Program Overview
Date Time: Saturday, January 23rd, 2021, 12:00 PM UTC
12:00 Welcome
12:05 Oral session 1
13:30 Break
13:40 Keynote 1
14:40 Break
14:50 Oral session 2
16:10 Break
16:20 Keynote 2
17:20 Break
17:30 Oral session 3
18:30 Closing
Welcome
Oral Session 1
Oral Session 2
Oral Session 3
Keynote 1
Abstract
Speaker diarization based on Bayesian HMM and variational Bayes inference was part of the winning system in the two previous DIHARD challenges. In the first DIHARD challenge, the winning system made use of the Bayesian HMM diarization with eigenvoice priors, operating on frame-by-frame cepstral features and incorporating an i-vector-like model to robustly model speaker distributions. In the second DIHARD challenge, the winning system was based on VBx: a BHMM which was directly used to cluster x-vectors and incorporated PLDA to model speaker distributions. In this talk we present these models from a historical perspective. We show how the models evolved from and compare to earlier approaches such as clustering of i-vectors and diarization using factor analysis. Compared to the emerging end-to-end approaches BHMM diarization does not deal with overlapped speech. However, despite this drawback, we show that our method provides state-of-the-art performance also on other datasets such as CALLHOME and AMI. Since we have provided our recipes to train and evaluate VBx on these datasets we believe that this method can serve as strong baseline for future diarization research.
Bio
Dr. Mireia Diez Sánchez is a researcher at the speech@FIT group at Brno University of Technology. Mireia received her Electronic Engineering degree in 2009, and her PhD in 2015, both from the University of the Basque Country, Spain. Her thesis focused on the study of features for Language and Speaker recognition. In 2016 she obtained an individual Marie Curie fellowship for the SpeakerDICE project dealing with diarization tasks. She has attended several international workshops dedicated to the field of speaker recognition and diarization: Bosaris (Brno, 2012), ASRWIS (South Africa, 2016) and SCALE (Baltimore, 2017). Recently, she has successfully coordinated the BUT team for the DIHARD challenges. Her research interests are mainly speaker diarization, speaker and language recognition and Bayesian inference.
Keynote 2
Abstract
The question “Who spoke when?” in a recording has become crucial in speech technologies research. Answering this question may improve the performance of downstream applications such as automatic speech recognition, speaker recognition, meeting transcription, and other related fields. Diarization systems seek to answer this question. However, the automatic speaker labeling can be challenging in part due to noisy conditions, speakers talking simultaneously, and imbalanced participation of the speakers. Advances in diarization involve the pursuit of creative new solutions to these problems.
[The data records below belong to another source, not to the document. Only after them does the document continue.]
Source: an optimization exercise on an open RTL-to-GDS flow (aim: small area, a short achievable clock period and few clock cycles per item). Production flows keep margins and buffers that such runs may drop.
Function was checked by simulation only, so behaviour that the tests miss may differ from the original.
Power is estimated from default activity; no workload was simulated.

Design huf_decode, start of the top module:
module huf_decode (
    input  wire        clk,
    input  wire        rst,
    input  wire        start,
    input  wire [15:0] tree_base,
    input  wire [15:0] tree_len,
    input  wire [15:0] blob_base,
    input  wire [15:0] blob_len,
    input  wire [19:0] start_bit,
    input  wire [15:0] nsym,
    output wire        ready,
    output wire        mem_req,
    output wire [15:0] mem_addr,
    input  wire        mem_gnt,
    input  wire        mem_rvalid,
    input  wire [15:0] mem_rdata,
    output wire        out_valid,
    output wire [7:0]  out_data,
    input  wire        out_ready,
    output wire        done,
    output wire [1:0]  done_err,
    output wire [19:0] done_info
);
Size: ~1,700 cells after synthesis, roughly 250 flip-flops.
==> flow/config.mk <==
export PLATFORM = sky130hd
export DESIGN_NAME = huf_decode
export DESIGN_NICKNAME = huf_decode
export VERILOG_FILES = /design/flow/design.v
export SDC_FILE = /design/flow/constraint.sdc
export NUM_CORES = 4
export LEC_CHECK = 0
export CAP_MARGIN = 20
export CORE_MARGIN = 2
export CORE_UTILIZATION = 60
export CTS_CLUSTER_DIAMETER = 100
export CTS_CLUSTER_SIZE = 20
export SETUP_SLACK_MARGIN = 2.8
export SLEW_MARGIN = 20
==> flow/constraint.sdc <==
create_clock -name core_clock -period 6.5 [get_ports {clk}]
set_input_delay 1.3000 -clock core_clock [delete_from_list [all_inputs] [get_ports {clk}]]
set_output_delay 1.3000 -clock core_clock [all_outputs]
set_load 0.01 [all_outputs]
standard.sh (not shown) runs the stock make flow with config.mk's settings and CLKGATE_MAP_FILE= SYNTH_SCRIPT=/design/flow/synth_recipe.tcl, a recipe that flattens the netlist after the stock synthesis.
==> flow/flow/run.sh <==
#!/bin/bash
# The standard layout (standard.sh), with plain buf_1 cells as the port
# buffers instead of ORFS's default port buffer cell. Every port still gets
# a buffer; everything else is the standard flow. The make output goes to
# flow_standard.log; ORFS keeps each step's log under orfs/logs.
export BUFFER_PORTS_ARGS="-buffer_cell sky130_fd_sc_hd__buf_1"
bash standard.sh > flow_standard.log 2>&1
Testbench counts at the start, summed over its fixed seeds: cycles 58,292, items 5,993.
==> next run, changes <==
- CORE_UTILIZATION: 60 -> 55
- SETUP_SLACK_MARGIN: 2.8 -> 2.5
Power decreases by 2.3%.
Clock-buffer cell count is unchanged.
Hold slack is better by 9.5 ps.
Setup slack is worse by 54 ps.
Routed wire length decreases by 2.5%.
Cell count increases by 0.41%.
Sequential power is about the same.
Synthesized cell count is unchanged.
Global-route usage decreases by 3.4 points.
Sequential share of layout area increases by 1.1 points.
Design area decreases by 2.7%.
==> next run, changes <==
- CORE_UTILIZATION: 55 -> 60
- SETUP_SLACK_MARGIN: 2.5 -> 2.3
Wire length shrinks by 1.8%.
First-iteration DRC count grows by 9.6%.
Die area shrinks by 8.1%.
Hold slack hardly moves.
Setup slack gets worse by 120 ps.
Final area shrinks by 1.7%.
Synthesized area is unchanged.
Clock-buffer cell count shrinks by 1.
==> next run, changes <==
- CORE_UTILIZATION: 60 -> 70
- CTS_CLUSTER_DIAMETER: 100 -> default
- CTS_CLUSTER_SIZE: 20 -> default
- SETUP_SLACK_MARGIN: 2.3 -> 2.8
Wire length goes up by roughly a tenth.
Non-clock buffer count goes up by 59.
Cell area goes up by a little under a tenth.
Sequential cell count is unchanged.
Fmax goes up by a few percent.
Count of clock-buffer cells in the layout goes up by 12.
Final cell count goes up by a few percent.
Worst hold slack gets worse by 3.4 ps.
==> next run, changes <==
- CORE_UTILIZATION: 70 -> 66
- CTS_CLUSTER_DIAMETER: default -> 100
- CTS_CLUSTER_SIZE: default -> 20
- SETUP_SLACK_MARGIN: 2.8 -> 2.5
The changed run finished with timing, DRC and antenna clean.
Fmax goes down by 1.5%.
Routed wire length is lower by 12%.
Flip-flop and latch count is unchanged.

========
huf_decode again, from the RTL that the note above started with.
export LEC_CHECK = 0
export CAP_MARGIN = 20
export CORE_MARGIN = 2
export CORE_UTILIZATION = 60
export CTS_CLUSTER_DIAMETER = 100
export CTS_CLUSTER_SIZE = 20
export SETUP_SLACK_MARGIN = 2.5
export SLEW_MARGIN = 20
create_clock -name core_clock -period 6.5 [get_ports {clk}]
Scripts as last shown in full above: flow/flow/run.sh
The starting point completed without violations.
Testbench counts at the start, summed over its fixed seeds: cycles 58,292, items 5,993.
Next try:
CORE_UTILIZATION = 40   (was 60)
CTS_CLUSTER_DIAMETER = not set   (was 100)
CTS_CLUSTER_SIZE = not set   (was 20)
The changed run finished clean.
Count of clock-buffer cells in the layout grows by 12.
Global-route usage went down by 8.9 points.
Combinational power is about the same.
Register-to-register slack degrades by 0.16 ns.
Routed wire length goes up by roughly a tenth.
Fmax fell by a few percent.
Die area increases by well over a third.
Worst setup slack loses 0.17 ns.
Area after synthesis does not change.
Next try:
CORE_UTILIZATION = 60   (was 40)
CTS_CLUSTER_DIAMETER = 80   (was not set)
CTS_CLUSTER_SIZE = 24   (was not set)
The changed run produced a clean layout.
Setup slack gains 0.15 ns.
Die area came out lower by 33%.
Total power drops by 7.4%.
Global-route usage goes up by 8.9 points.
Via count barely changes.
Next try:
CTS_CLUSTER_DIAMETER = 120   (was 80)
CTS_CLUSTER_SIZE = 30   (was 24)
=> Clock skew climbs by 0.0056 ns. Sequential share of layout area hardly moves. Synthesized cell count does not change.
Next try:
CTS_CLUSTER_DIAMETER = not set   (was 120)
CTS_CLUSTER_SIZE = not set   (was 30)
What happened:
- hold slack got worse by 0.019 ns
- final cell count goes up by 0.73%
- power goes up by 8.6%
- sequential cell count is unchanged
- synthesized cell count stays the same
- register-to-register slack got worse by 0.10 ns
- design area goes up by 2.3%
- utilization goes up by 1.6 points

## separate check: timing with driven ports
The flow's constraints put no driver on any port. The routed layouts listed below were extracted and timed again, unchanged, in two steps.
Step 1 (the two cells are an assumption about what drives the block):
set clk [get_ports {clk}]
set_driving_cell -lib_cell sky130_fd_sc_hd__clkbuf_16 $clk
set_driving_cell -lib_cell sky130_fd_sc_hd__buf_2 [delete_from_list [all_inputs] $clk]
Step 2 moves the port delays by t, midway between the first and last clock arrival at a register: inputs arrive t later, outputs are due t later. That takes back most of the time a late clock gives input paths.
a / b / c = ideal / step 1 / step 2; a / b = the first two.
run	t, ns	setup WS [ns]	clock arrival spread, ns	slew at the worst register clock pin (ns)	cell pins on the clock port's net
the first run of note 1	0.552	2.569 / 2.591 / 2.038	0.013 / 0.013	0.09 / 0.09	1
the second run of note 1	0.548	2.514 / 2.548 / 2.000	0.016 / 0.017	0.09 / 0.09	1
the third run of note 1	0.546	2.399 / 2.399 / 1.894	0.026 / 0.026	0.09 / 0.09	1
the fourth run of note 1	0.615	2.493 / 2.524 / 1.910	0.021 / 0.021	0.07 / 0.07	1
the fifth run of note 1	0.565	2.433 / 2.463 / 1.898	0.017 / 0.018	0.09 / 0.09	1
the first run of note 2	0.556	2.585 / 2.613 / 2.056	0.019 / 0.019	0.09 / 0.09	1
the second run of note 2	0.641	2.418 / 2.452 / 1.811	0.022 / 0.022	0.07 / 0.07	1
the third run of note 2	0.553	2.568 / 2.592 / 2.038	0.026 / 0.025	0.10 / 0.10	1
the fourth run of note 2	0.542	2.553 / 2.581 / 2.038	0.031 / 0.031	0.12 / 0.12	1
the fifth run of note 2	0.608	2.502 / 2.525 / 1.917	0.014 / 0.014	0.06 / 0.06	1
After both steps every run listed still meets setup and hold. For the second run of note 2, which loses most, drivers alone change the setup slack by +0.034 ns; drivers and shift together by -0.607 ns.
In this presentation, we will walk through the yellow brick road of diarization—going briefly from state-of-the-art techniques up through novel neural approaches. We will discuss the challenges of the embedding-clustering method and how neural diarization aims to solve them by formulating the problem as a multi-label classification problem, additionally exploring how neural diarization can elegantly handle overlapping speech. We will detail the benefits of both embedding-clustering and neural diarization and give some hints on how to attain the best of both. Finally, we will discuss the performance of these approaches in real conditions: long-day recordings featuring child-centered speech.
Bio
Dr. Leibny Paola Garcia Perera (PhD 2014, University of Zaragoza, Spain) joined Johns Hopkins University after extensive research experience in academia and industry, including highly regarded laboratories at Agnitio and Nuance Communications. She lead a team of 20+ researchers from four of the best laboratories worldwide in far-field speech diarization and speaker recognition, under the auspices of the JHU summer workshop 2019 in Montreal , Canada. She was also a researcher at Tec de Monterrey, Campus Monterrey, Mexico for 10 years. She was a Marie Curie researcher for the Iris project during 2015, exploring assistive technology for children with autism in Zaragoza, Spain. She was a visiting scholar at Georgia Institute of Technology (2009) and Carnegie Mellon (2011). Recently, she has been working on children’s speech; including child speech recognition and diarization in day-long recordings. She is also part of the JHU Chime5, Chime6, SRE18 and SRE19 teams. Her interests include diarization, speech recognition, speaker recognition, machine learning, and language processing.